- Problem statement
Which lines come from the start of the records through the line that holds "package lfbuf_pkg;"? Write them out word for word.

═════ Material provided ═════

==> config.mk <==
export PLATFORM = sky130hd
export DESIGN_NAME = lfbuf_ddr_arbiter
export DESIGN_NICKNAME = d
export VERILOG_FILES = /design/src/source/lfbuf_pkg.sv /design/src/source/lfbuf_ddr_arbiter.sv
export SDC_FILE = /design/constraint.sdc
export NUM_CORES = 1
export LEC_CHECK = 0
export ABC_AREA = 1
export BUFFER_PORTS_ARGS = -buffer_cell sky130_fd_sc_hd__buf_2
export CELL_PAD_IN_SITES_DETAIL_PLACEMENT = 1
export CELL_PAD_IN_SITES_GLOBAL_PLACEMENT = 1
export CORE_AREA = 4 4 131 133
export CTS_BUF_LIST = sky130_fd_sc_hd__clkbuf_8
export DETAILED_ROUTE_END_ITERATION = 7
export DIE_AREA = 0 0 135 137
export GPL_TIMING_DRIVEN = 0
export PLACE_DENSITY_LB_ADDON = 0.2
export SLEW_MARGIN = 10
export SYNTH_ARGS = -nofsm -noshare
export SYNTH_HDL_FRONTEND = slang
export SYNTH_SLANG_ARGS = --single-unit
export TNS_END_PERCENT = 5
==> constraint.sdc <==
create_clock -name clk -period 2.4 [get_ports clk]
set_input_delay 0.12 -clock clk [delete_from_list [all_inputs] [get_ports clk]]
set_output_delay 0.12 -clock clk [all_outputs]
set_load 0.01 [all_outputs]
==> src/source/lfbuf_pkg.sv <==
// **************************************************
// shared types of the line-to-frame buffer
// only the low 16 bits of each 64-bit DDR word are used
// **************************************************
`default_nettype none

package lfbuf_pkg;

    // one rendered pixel
    typedef logic [15:0] pixel_t;

    // word address width of the DDR port, bits 31:3 of a byte address
    localparam int DDR_AW = 29;

    // data width of the DDR port
    localparam int DDR_DW = 64;

    // upper address nibble that places the frame area in DDR
    localparam logic [3:0] DDR_BASE = 4'd3;

    // only the two low bytes carry a pixel
    localparam logic [7:0] DDR_BE = 8'h03;

    // request from one client toward the arbiter
    // rd is held until accepted, we is a level for the whole burst
    typedef struct packed {
        logic              rd;
        logic              we;
        logic [DDR_AW-1:0] addr;
        pixel_t            data;
    } ddr_req_t;

    // what the arbiter hands back to both clients
    typedef struct packed {
        logic              busy;
        logic              dout_ready;
        logic [DDR_DW-1:0] dout;
    } ddr_rsp_t;

endpackage

`default_nettype wire
==> src/source/lfbuf_ddr_arbiter.sv <==
// **************************************************
// one DDR port shared by line writer and scan reader
// a read burst ends after 2^HW dout_ready beats
// **************************************************
`timescale 1ns/1ns
`default_nettype none

module lfbuf_ddr_arbiter import lfbuf_pkg::*; #(
    parameter int HW = 9
) (
    input  logic              clk,
    input  logic              rst,
    input  ddr_req_t          wr_req,
    input  ddr_req_t          rd_req,
    output logic              wr_grant,
    output logic              rd_grant,
    output ddr_rsp_t          rsp,
    input  logic              ddram_busy,
    input  logic              ddram_dout_ready,
    input  logic [DDR_DW-1:0] ddram_dout,
    output logic              ddram_rd,
    output logic              ddram_we,
    output logic [DDR_AW-1:0] ddram_addr,
    output logic [DDR_DW-1:0] ddram_din,
    output logic [7:0]        ddram_be,
    output logic [HW:0]       ddram_burstcnt
);

    typedef enum logic {
        OWN_RD,
        OWN_WR
    } owner_t;

    owner_t        owner;
    logic          in_burst;
    logic [HW-1:0] beat_cnt;

    // grants are exclusive, so rd and we can never meet on the pins
    assign rd_grant = in_burst && (owner == OWN_RD);
    assign wr_grant = in_burst && (owner == OWN_WR);

    assign ddram_rd   = rd_grant && rd_req.rd;
    assign ddram_we   = wr_grant && wr_req.we;
    assign ddram_addr = (owner == OWN_RD) ? rd_req.addr : wr_req.addr;
    // pixel in the low half word, upper bytes masked by be
    assign ddram_din      = {{(DDR_DW-16){1'b0}}, wr_req.data};
    assign ddram_be       = DDR_BE;
    assign ddram_burstcnt = {1'b1, {HW{1'b0}}};

    assign rsp.busy       = ddram_busy;
    assign rsp.dout_ready = ddram_dout_ready;
    assign rsp.dout       = ddram_dout;

    always_ff @(posedge clk or posedge rst) begin
        if (rst) begin
            owner    <= OWN_RD;
            in_burst <= 1'b0;
            beat_cnt <= '0;
        end else if (!in_burst) begin
            beat_cnt <= '0;
            // reads first, the screen cannot wait past the blank
            if (rd_req.rd) begin
                owner    <= OWN_RD;
                in_burst <= 1'b1;
            end else if (wr_req.we) begin
                owner    <= OWN_WR;
                in_burst <= 1'b1;
            end
        end else if (owner == OWN_WR) begin
            // writer drops we after its last pixel
            if (!wr_req.we) begin
                in_burst <= 1'b0;
            end
        end else if (ddram_dout_ready) begin
            beat_cnt <= beat_cnt + 1'b1;
            if (&beat_cnt) begin
                in_burst <= 1'b0;
            end
        end
    end

endmodule

`default_nettype wire

# == Word-level counts from Yosys, hierarchy flattened ==
# Cells that the tools add are included.
# classes
add_sub_neg,1
eq_ne,2
mux,12
bitwise,2
n_reduce_logical,8
# ops
op,count
two-way mux 29 bit,1
two-way mux 9 bit,3
adder 9 x 1 -> 9 bit (second input constant),1
AND reduction 9 bit,1
two-way mux 1 bit,8
logical AND 1 bit,4
!= test 2 bit (second input constant),2
AND reduction 2 bit,2
inverter 1 bit,2
nonzero test 2 bit,1
# word_totals
register_bits,11
in_bits,162
out_inout_bits,181

# == Longest topological paths before layout ==
# Gate-level depths: netlist of the first run.
# logic_depth
depth_word,5
ltp_mapped,8
mapped_depth_nobuf,7

# == Worst setup path after synthesis of the first run ==
# OpenSTA, ideal clock, no wires.
# synth_timing
path_kind,flip-flop to flip-flop
start,reg beat_cnt[1]
end,reg beat_cnt[8]
setup_ns,0.116
t_arrival_ns,1.176
required_ns,2.284
path_slack_ns,1.108
stages_incl_launch_ff,7
path_buffers,0
synth_period_minus_slack_ns,1.292
path_cell_list,dfrtp_1 -> ha_1 -> nand2_1 -> nor4_1 -> ha_1 -> nand3_1 -> nand2_1
# synth_via
elab_chain_cells,4
# synth_lines
item,line_no,text
start: declaration,lfbuf_ddr_arbiter.sv:36,logic [HW-1:0] beat_cnt;
start signal: assignment,lfbuf_ddr_arbiter.sv:75,beat_cnt <= beat_cnt + 1'b1;
adder 9 x 1 -> 9 bit,lfbuf_ddr_arbiter.sv:75,
two-way mux 9 bit,lfbuf_ddr_arbiter.sv:74,end else if (ddram_dout_ready) begin
two-way mux 9 bit,lfbuf_ddr_arbiter.sv:69,end else if (owner == OWN_WR) begin
two-way mux 9 bit,lfbuf_ddr_arbiter.sv:59,end else if (!in_burst) begin
# Every way passes these cells. The select of a mux whose other input is x is not followed.
# A chain may end at the register's enable or synchronous reset.

# == Final worst setup path of the first run ==
# layout_timing
start,reg owner
end,out ddram_addr[28]
# layout_via
elab_chain_cells,1
# layout_lines
item,line_no,text
start: declaration,lfbuf_ddr_arbiter.sv:34,owner_t owner;
start signal: assignment,lfbuf_ddr_arbiter.sv:56,owner <= OWN_RD;
start signal: assignment,lfbuf_ddr_arbiter.sv:63,owner <= OWN_RD;
start signal: assignment,lfbuf_ddr_arbiter.sv:66,owner <= OWN_WR;
two-way mux 29 bit,lfbuf_ddr_arbiter.sv:44,assign ddram_addr = (owner == OWN_RD) ? rd_req.addr : wr_req.addr;
end: declaration,lfbuf_ddr_arbiter.sv:23,"output logic [DDR_AW-1:0] ddram_addr,"
# Every way passes these cells.

==> results of run 1 <==
-- synthesized netlist by cell type --
cell type    n
inv_1       14
clkbuf_1     3
dfrtp_1     11
buf_4      149
o21ai_1      2
nand4_1      2
and2_4       1
conb_1       2
nand3b_1     1
nor2_2       1
inv_2        2
buf_2        4
nor4_1       1
ha_1         2
nand2_4      2
a21oi_1      3
inv_4        1
nand3_1      7
nand2_1    109
nor3_1       1
nor2_1       8
o21ai_0      3
-- critical path: cells and delay by family (launching register included) --
kind,cells,cell delay (ns)
simple gates,2,0.19
flops,1,0.32
buf+inv,3,0.70
-- worst max-delay path by stage --
stage / from / to
finish: owner / ddram_addr[28]
CTS: owner / ddram_rd
global placement: beat_cnt[1] / beat_cnt[8]
detailed placement: beat_cnt[1] / beat_cnt[8]
floorplan: beat_cnt[1] / beat_cnt[8]
global route: beat_cnt[1] / in_burst
-- logic make-up after synthesis --
kind of cell    after synthesis  synth area share
compound gates                8            0.0190
fa+ha+maj                     2            0.0119
buf+inv                     173             0.577
flops                        11             0.131
other cells                   2           0.00356
simple gates                133             0.258
-- layout by cell type (no fill, tap or decap), types with 2 or more instances in the layout --
| cell type | instances |
|---|---|
| inv_2 | 2 |
| nand4_1 | 2 |
| o21ai_0 | 3 |
| buf_4 | 149 |
| inv_1 | 15 |
| buf_2 | 181 |
| nand2_1 | 109 |
| ha_1 | 2 |
| dfrtp_1 | 11 |
| nand3_1 | 7 |
| conb_1 | 66 |
| a21oi_1 | 3 |
| nand2_4 | 2 |
| clkbuf_8 | 3 |
| o21ai_1 | 2 |
| nor2_1 | 8 |
| clkbuf_1 | 3 |
-- power by group through the flow --
stage	Clock (W)	Combinational, W	Sequential [W]
3_3_place_gp	0	0.00148	0.000238
5_1_grt	0.000203	0.00165	0.000242
4_1_cts	0.000197	0.00151	0.000237
3_5_place_dp	0	0.00150	0.000241
6_report	0.000185	0.00146	0.000237
2_1_floorplan	0	0.000897	0.000235
-- per-stage QoR --
| stage | worst slack [ns] | instances | utilization |
|---|---|---|---|
| global placement | 0.873 | 786 | 0.221 |
| global route | 0.630 | 791 | 0.225 |
| finish | 0.819 | 791 | 0.225 |
| floorplan | 1.11 | 393 | - |
| detailed placement | 0.866 | 786 | 0.221 |
| CTS | 0.755 | 791 | 0.225 |
-- layer usage --
| metal | GRT usage | vias to the layer above |
|---|---|---|
| met2 | 0.194 | 148 |
| met4 | 0.00672 | 0 |
| met1 | 0.0931 | 1103 |
| met5 | 0 | - |
| met3 | 0.0268 | 2 |
| li1 | - | 1265 |
-- final cells by class --
| class | instances | area share |
|---|---|---|
| plain buffers | 156 | 0.323 |
| repair buffers | 178 | 0.252 |
| multi-input cells | 209 | 0.241 |
| flip-flops and latches | 11 | 0.0774 |
| well taps | 216 | 0.0759 |
| inverters | 17 | 0.0186 |
| clock buffers | 3 | 0.0116 |
| clock inverters | 1 | 0.00105 |
-- state kept, by name, summed over array words and instances (netlist names) --
| register | count |
|---|---|
| in_burst | 1 |
| beat_cnt | 9 |
| owner | 1 |
==> flow_summary.yaml, run 1 <==
status:
  status: "finished, final reports clean"
routing:
  wl_met2_um: 5790
  wl_um: 10100
  top_layer: "met4"
  first_iter_violations: 70
  vias_per_cell: 3.18
  met3WireLength_um: 1120
  drcViolationCount: 0
  detail_route.first_pass.iterations: 4
  ant_nets: 0
  vias: 2518
  wirelength_met1_um: 3140
  wire_per_inst_um: 12.7
clocking:
  cts.sinks: 11
  ctsResizeCount: 0
  htreeDepth: 1
  clock_tree.root_cell: "clkbuf_8"
  clock_path_buffers: 2
  insertion_delay_ns: 0.24
  cts_buffers: 3
  cts_setup_buffers: 0
  cts_tree: "built"
  cts_hold_buf: 1
  clk_pin_slew_ns: 0.05
finish:
  antenna_cells: 0
  multi_input_area_um2: 856
  finalInstanceArea_um2: 3560
  drive_above_1_share: 0.591
  fillers: 2082
  layout.nets: 740
  ff_latch_area_um2: 275
  area_growth_pct: 68.9
die:
  die_h_um: 137
  die_area_um2: 18500
  num_io_pins: 343
  core_area_um2: 15800
  row_count: 46
  die_w_um: 135
  start_util: 0.133
pwr:
  swShare: 0.517
  p_leak_nw: 2.32
  p_clk_frac: 0.099
  p_switching_w: 0.000974
  p_comb_frac: 0.776
  ir_drop_uv: 178
  total_power_w: 0.00188
  internal_power_w: 0.000909
  seqPwrFrac: 0.126
  power.density_nw_per_um2: 529
sta:
  drv_slew: 0
  final-hold-violation-count: 0
  tns_ns: 0
  setup_viol: 0
  holdWs_ns: 0.195
  tightest_slew_ns: 0.506
  fin_crit_ns: 1.58
  fmax_ghz: 0.633
  finClkSkew_ns: 0.00116
  maxSlewHeadroom: 0.663
  rsz0062_at_grt: "no"
  final.period_utilization: 0.659
synthesis:
  yosysTopAreaCellShare: 0.531
  avgSynthCellArea_um2: 6.40
  ys_seq_area_frac: 0.131
  yosysWarningCount: 0
  netlist_instances: 329
  synthTopCellsByArea: "buf_4 (53%), nand2_1 (19%), dfrtp_1 (13%)"
  synth_largest_area_cell: "buf_4"
  yosysUniqueCellTypes: 22
  synth_area_um2: 2110
  ys_seq_elements: 11
worst_setup_path:
  cp.required_ns: 2.28
  r2r_cells: 6
  r2r-start: "beat_cnt[1]"
  rr_endpoint: "beat_cnt[8]"
  crit_path_end_kind: "output pin"
  crit_arrival_ns: 1.46
  worstSetupStartpointType: "register"
  critPathMaxFanout: 10
  cp_common_cell: "nand2_1"
  crit_type: "reg2out"
  r2r_slack_ns: 0.86
  cpPeakStageDelay_ns: 0.41
  slowest_stage: "clkbuf_1"
  crit_chain: "buf_4 > clkbuf_1 > nand2_1 > nand2_1 > buf_2"
global_route:
  grt_antenna_before_repair: 0
  grt_use_total: 0.0926
  grt_pass1_vias: 2508
  grt_max_degree: 12
  grt_first_pass_wirelength_um: 13800
  grt_overflow: 0
placement:
  place.gp.congestion: 0.759
  place_area_um2: 3500
  hpwl_um: 9300
  port_buffers: 177
min_path:
  min_to: "in_burst"
  min_path_type: "in2reg"
  hold_depth: 3
  holdCritStartpoint: "wr_req[45]"
job:
  max_cap_viol_count: 0
Power figures use the tool's default switching activity.
==> run 2, diff against run 1 <==
--- a/config.mk
+++ b/config.mk
@@ -5,14 +5,14 @@
 export SDC_FILE = /design/constraint.sdc
 export NUM_CORES = 1
 export LEC_CHECK = 0
-export ABC_AREA = 1
+export ABC_AREA = 0
 export BUFFER_PORTS_ARGS = -buffer_cell sky130_fd_sc_hd__buf_2
 export CELL_PAD_IN_SITES_DETAIL_PLACEMENT = 1
 export CELL_PAD_IN_SITES_GLOBAL_PLACEMENT = 1
-export CORE_AREA = 4 4 131 133
+export CORE_AREA = 4 4 133 135
 export CTS_BUF_LIST = sky130_fd_sc_hd__clkbuf_8
 export DETAILED_ROUTE_END_ITERATION = 7
-export DIE_AREA = 0 0 135 137
+export DIE_AREA = 0 0 137 139
 export GPL_TIMING_DRIVEN = 0
 export PLACE_DENSITY_LB_ADDON = 0.2
 export SLEW_MARGIN = 10
==> constraint.sdc (replaced) <==
create_clock -name clk -period 1.58 [get_ports clk]
set_input_delay 0.079 -clock clk [delete_from_list [all_inputs] [get_ports clk]]
set_output_delay 0.079 -clock clk [all_outputs]
set_load 0.01 [all_outputs]
==> run 2 against run 1 <==
Net effect: clock skew barely moved; routed wire length down 15%; hold slack lost 0.15 ns.
==> flow_summary.yaml, run 2 <==
worst_setup_path:
  rr_endpoint: "in_burst"
  r2r_slack_ns: 0.22
  cp.required_ns: 1.50
  critPathMaxFanout: 10
  r2r_cells: 7
  crit_type: "reg2out"
  crit_arrival_ns: 1.42
  r2r-start: "beat_cnt[0]"
  worstSetupStartpointType: "register"
  crit_path_end_kind: "output pin"
synthesis:
  avgSynthCellArea_um2: 8.32
  yosysTopAreaCellShare: 0.545
  ys_seq_elements: 11
  synthFlopType: "dfrtp_1"
  synth_edf_count: 0
  yosysWarningCount: 0
  synth_common_cells: "buf_4 (148), mux2_2 (29), dfrtp_1 (11), nor2_1 (10), nand2_1 (7)"
  netlist_instances: 245
  synth_largest_area_cell: "buf_4"
  yosysUniqueCellTypes: 22
  synth_async_sr_flop_share: 1.00
  ys_seq_area_frac: 0.135
  synth_area_um2: 2040
  synthTopCellsByArea: "buf_4 (54%), mux2_2 (16%), dfrtp_1 (13%)"
  synth.most_common_cell: "buf_4"
sta:
  final-hold-violation-count: 0
  finClkSkew_ns: 0.00120
  drv_slew: 0
  setup_viol: 0
  final.period_utilization: 0.946
  tns_ns: 0
  fin_crit_ns: 1.50
  fmax_ghz: 0.669
  rsz0062_at_grt: "no"
pwr:
  total_power_w: 0.00254
  power.density_nw_per_um2: 726
  ir_drop_uv: 221
  p_leak_nw: 2.10
finish:
  layout_common_cells: "buf_2 (178), buf_4 (149), conb_1 (66), mux2_2 (29), dfrtp_1 (11)"
  area_growth_pct: 71.8
  max_flop_register: "beat_cnt"
  largest_reg_flops: 9
  final_common_cell: "buf_2"
  fillers: 2065
  layout.nets: 656
  reg_top3: "beat_cnt (9), in_burst (1), owner (1)"
  drive_above_1_share: 0.741
  ff_latch_area_um2: 275
  multi_input_area_um2: 847
  antenna_cells: 0
global_route:
  grt_overflow: 0
  grt_max_degree: 12
  grt_first_pass_wirelength_um: 12200
  grt_use_total: 0.0793
  grt_pass1_vias: 2323
  grt_antenna_before_repair: 1
die:
  die_h_um: 139
  core_area_um2: 16500
  die_area_um2: 19000
  die_w_um: 137
  num_io_pins: 343
  row_count: 47
  start_util: 0.124
clocking:
  cts_tree: "built"
  clock_tree.root_cell: "clkbuf_8"
  htreeDepth: 1
  insertion_delay_ns: 0.24
  clk_pin_slew_ns: 0.05
  clock_path_buffers: 2
  cts_setup_buffers: 0
  cts_buffers: 3
  cts.sinks: 11
min_path:
  holdCritStartpoint: "rd_req[46]"
  hold_depth: 2
  min_to: "owner"
  min_path_type: "in2reg"
routing:
  drcViolationCount: 0
  ant_nets: 0
  vias: 2196
  wl_um: 8520
  detail_route.first_pass.iterations: 3
  vias_per_cell: 3.09
  first_iter_violations: 20
  wire_per_inst_um: 12.0
status:
  status: "finished, final reports clean"
placement:
  port_buffers: 177
  place.gp.congestion: 0.720
  hpwl_um: 7920
job:
  max_cap_viol_count: 0
## run 2: worst max path at each step
stage,cells after the start,from,slack [ns],end
detailed placement,7,beat_cnt[0],0.21,in_burst
floorplan,6,beat_cnt[0],0.37,beat_cnt[8]
CTS,4,owner,0.01,ddram_addr[5]
finish,4,owner,0.08,ddram_addr[14]
global route,4,owner,0.009,ddram_addr[19]
global placement,7,beat_cnt[0],0.23,in_burst
## run 2: layout make-up
cell class / count / area share
buffer: 154 / 0.330
timing repair buffer: 178 / 0.256
multi-input combinational: 141 / 0.242
sequential: 11 / 0.0785
tap: 220 / 0.0785
clock buffer: 3 / 0.0118
inverter: 3 / 0.00321
clock inverter: 1 / 0.00107
## run 2: worst max-delay path: stages, from the launching register on
cell	delay (ns)
dfrtp_1	0.33
buf_6	0.13
clkbuf_4	0.22
mux2_2	0.35
buf_2	0.14
## run 2: logic make-up after synthesis
| kind of cell | count (synthesis) | share of synthesized area |
|---|---|---|
| flip-flops | 11 | 0.135 |
| AO/OA/AOI/OAI | 9 | 0.0245 |
| adder cells (fa/ha/maj) | 2 | 0.0123 |
| multiplexers | 29 | 0.160 |
| buffers and inverters | 157 | 0.567 |
| AND/OR/NAND/NOR | 28 | 0.0669 |
| XOR/XNOR | 7 | 0.0301 |
| other | 2 | 0.00368 |
## run 2: what timing repair did
action	in CTS	in global routing
resized for setup	1	4
setup endpoints to repair	2	27
hold endpoints to repair	11	0
hold buffers	1	0
## run 2: stage by stage
step / instances / utilization / hold WS (ns) / worst slack, ns / instance area, um2
floorplan: 309 / - / -0.0686 / 0.367 / 2280
global placement: 706 / 0.209 / 0.109 / 0.231 / 3440
detailed placement: 706 / 0.209 / 0.128 / 0.211 / 3440
CTS: 711 / 0.212 / 0.0342 / 0.00970 / 3500
global route: 711 / 0.213 / 0.0452 / 0.00894 / 3500
finish: 711 / 0.213 / 0.0419 / 0.0848 / 3500
## run 2: report_power, final
group | internal (W) | leakage, nW | switching [W] | total, W
clock | 0.000171 | 0.0269 | 0.000109 | 0.000280
sequential | 0.000337 | 0.145 | 0.0000616 | 0.000399
combinational | 0.000981 | 1.93 | 0.000884 | 0.00187
total | 0.00149 | 2.10 | 0.00105 | 0.00254
## run 2: per-layer routing
layer,wire length [um],part of all wire,vias to the layer above,global-route usage
met5,7,0.00082,-,0
met4,95,0.011,2,0.0236
met3,1210,0.14,6,0.0236
met2,4670,0.55,159,0.161
met1,2540,0.30,970,0.0739
li1,-,-,1059,-
==> run 3, diff against run 2 <==
==> constraint.sdc (replaced) <==
create_clock -name clk -period 1.6 [get_ports clk]
set_input_delay 0.08 -clock clk [delete_from_list [all_inputs] [get_ports clk]]
set_output_delay 0.08 -clock clk [all_outputs]
set_load 0.01 [all_outputs]
==> run 3 against run 2 <==
Net effect: sequential share of layout area did not move; cell area is the same; setup slack better by 0.010 ns; sequential cell count unchanged; utilization is the same.
==> flow_summary.yaml, run 3 (same netlist as run 2, synthesis figures left out) <==
status:
  status: "finished, final reports clean"
finish:
  reg_top3: "beat_cnt (9), in_burst (1), owner (1)"
  layout_common_cells: "buf_2 (178), buf_4 (148), conb_1 (66), mux2_2 (29), dfrtp_1 (11)"
  instances_no_fill: 711
  largest_reg_flops: 9
  layout.nets: 656
  drive_above_1_share: 0.741
  antenna_cells: 0
  max_flop_register: "beat_cnt"
  finalInstanceArea_um2: 3500
  area_growth_pct: 71.8
  final_common_cell: "buf_2"
global_route:
  grt_max_degree: 12
  grt_use_total: 0.0793
  grt_overflow: 0
  grt_antenna_before_repair: 1
  grt_pass1_vias: 2323
  grt_first_pass_wirelength_um: 12200
job:
  max_cap_viol_count: 0
routing:
  ant_nets: 0
  vias: 2197
  first_iter_violations: 20
  wl_um: 8520
  drcViolationCount: 0
  vias_per_cell: 3.09
  detail_route.first_pass.iterations: 3
  wire_per_inst_um: 12.0
clocking:
  cts_setup_buffers: 0
  clock_tree.root_cell: "clkbuf_8"
  cts_tree: "built"
  clk_pin_slew_ns: 0.05
  insertion_delay_ns: 0.24
  clock_path_buffers: 2
  htreeDepth: 1
  cts_buffers: 3
  cts.sinks: 11
sta:
  rsz0062_at_grt: "no"
  setup_viol: 0
  tns_ns: 0
  final.period_utilization: 0.941
  drv_slew: 0
  fmax_ghz: 0.664
  finClkSkew_ns: 0.00120
  fin_crit_ns: 1.51
  final-hold-violation-count: 0
  worst_slack_ns: 0.0949
die:
  row_count: 47
  num_io_pins: 343
  die_w_um: 137
  core_area_um2: 16500
  die_h_um: 139
  die_area_um2: 19000
  start_util: 0.124
worst_setup_path:
  worstSetupStartpointType: "register"
  rr_endpoint: "in_burst"
  r2r-start: "beat_cnt[0]"
  critPathCapture: "ddram_addr[5]"
  slowest_stage: "mux2_2"
  crit_arrival_ns: 1.43
  crit_start: "owner"
  cp.required_ns: 1.52
  crit_type: "reg2out"
  critPathMaxFanout: 10
  crit_chain: "buf_6 > clkbuf_4 > mux2_2 > buf_2"
  cpPeakStageDelay_ns: 0.35
  r2r_cells: 7
  r2r_slack_ns: 0.24
  crit_path_end_kind: "output pin"
pwr:
  power.density_nw_per_um2: 716
  p_leak_nw: 2.10
  ir_drop_uv: 219
min_path:
  min_path_type: "in2reg"
placement:
  place_area_um2: 3440
  place.gp.congestion: 0.720
  hpwl_um: 7920
  dp.cells: 706
  dp_worst_setup_slack_ns: 0.231
  port_buffers: 177
## run 3: cell type report
class,count,area [um2]
buffer,154,1150
tap,220,275
timing repair buffer,178,896
sequential,11,275
inverter,3,11.3
fill,2065,13000
multi-input combinational,141,847
clock buffer,3,41.3
clock inverter,1,3.75
## run 3: critical path, delay by kind of cell (launching register included)
| kind | cells | cell delay, ns |
|---|---|---|
| buffers and inverters | 3 | 0.49 |
| flip-flops | 1 | 0.33 |
| multiplexers | 1 | 0.35 |
## run 3: report_power, final
part | switching [W] | leakage (nW) | internal [W]
clock | 0.000107 | 0.0269 | 0.000169
combinational | 0.000873 | 1.93 | 0.000967
sequential | 0.0000609 | 0.145 | 0.000333
total | 0.00104 | 2.10 | 0.00147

═════

- Expected answer
==> config.mk <==
export PLATFORM = sky130hd
export DESIGN_NAME = lfbuf_ddr_arbiter
export DESIGN_NICKNAME = d
export VERILOG_FILES = /design/src/source/lfbuf_pkg.sv /design/src/source/lfbuf_ddr_arbiter.sv
export SDC_FILE = /design/constraint.sdc
export NUM_CORES = 1
export LEC_CHECK = 0
export ABC_AREA = 1
export BUFFER_PORTS_ARGS = -buffer_cell sky130_fd_sc_hd__buf_2
export CELL_PAD_IN_SITES_DETAIL_PLACEMENT = 1
export CELL_PAD_IN_SITES_GLOBAL_PLACEMENT = 1
export CORE_AREA = 4 4 131 133
export CTS_BUF_LIST = sky130_fd_sc_hd__clkbuf_8
export DETAILED_ROUTE_END_ITERATION = 7
export DIE_AREA = 0 0 135 137
export GPL_TIMING_DRIVEN = 0
export PLACE_DENSITY_LB_ADDON = 0.2
export SLEW_MARGIN = 10
export SYNTH_ARGS = -nofsm -noshare
export SYNTH_HDL_FRONTEND = slang
export SYNTH_SLANG_ARGS = --single-unit
export TNS_END_PERCENT = 5
==> constraint.sdc <==
create_clock -name clk -period 2.4 [get_ports clk]
set_input_delay 0.12 -clock clk [delete_from_list [all_inputs] [get_ports clk]]
set_output_delay 0.12 -clock clk [all_outputs]
set_load 0.01 [all_outputs]
==> src/source/lfbuf_pkg.sv <==
// **************************************************
// shared types of the line-to-frame buffer
// only the low 16 bits of each 64-bit DDR word are used
// **************************************************
`default_nettype none

package lfbuf_pkg;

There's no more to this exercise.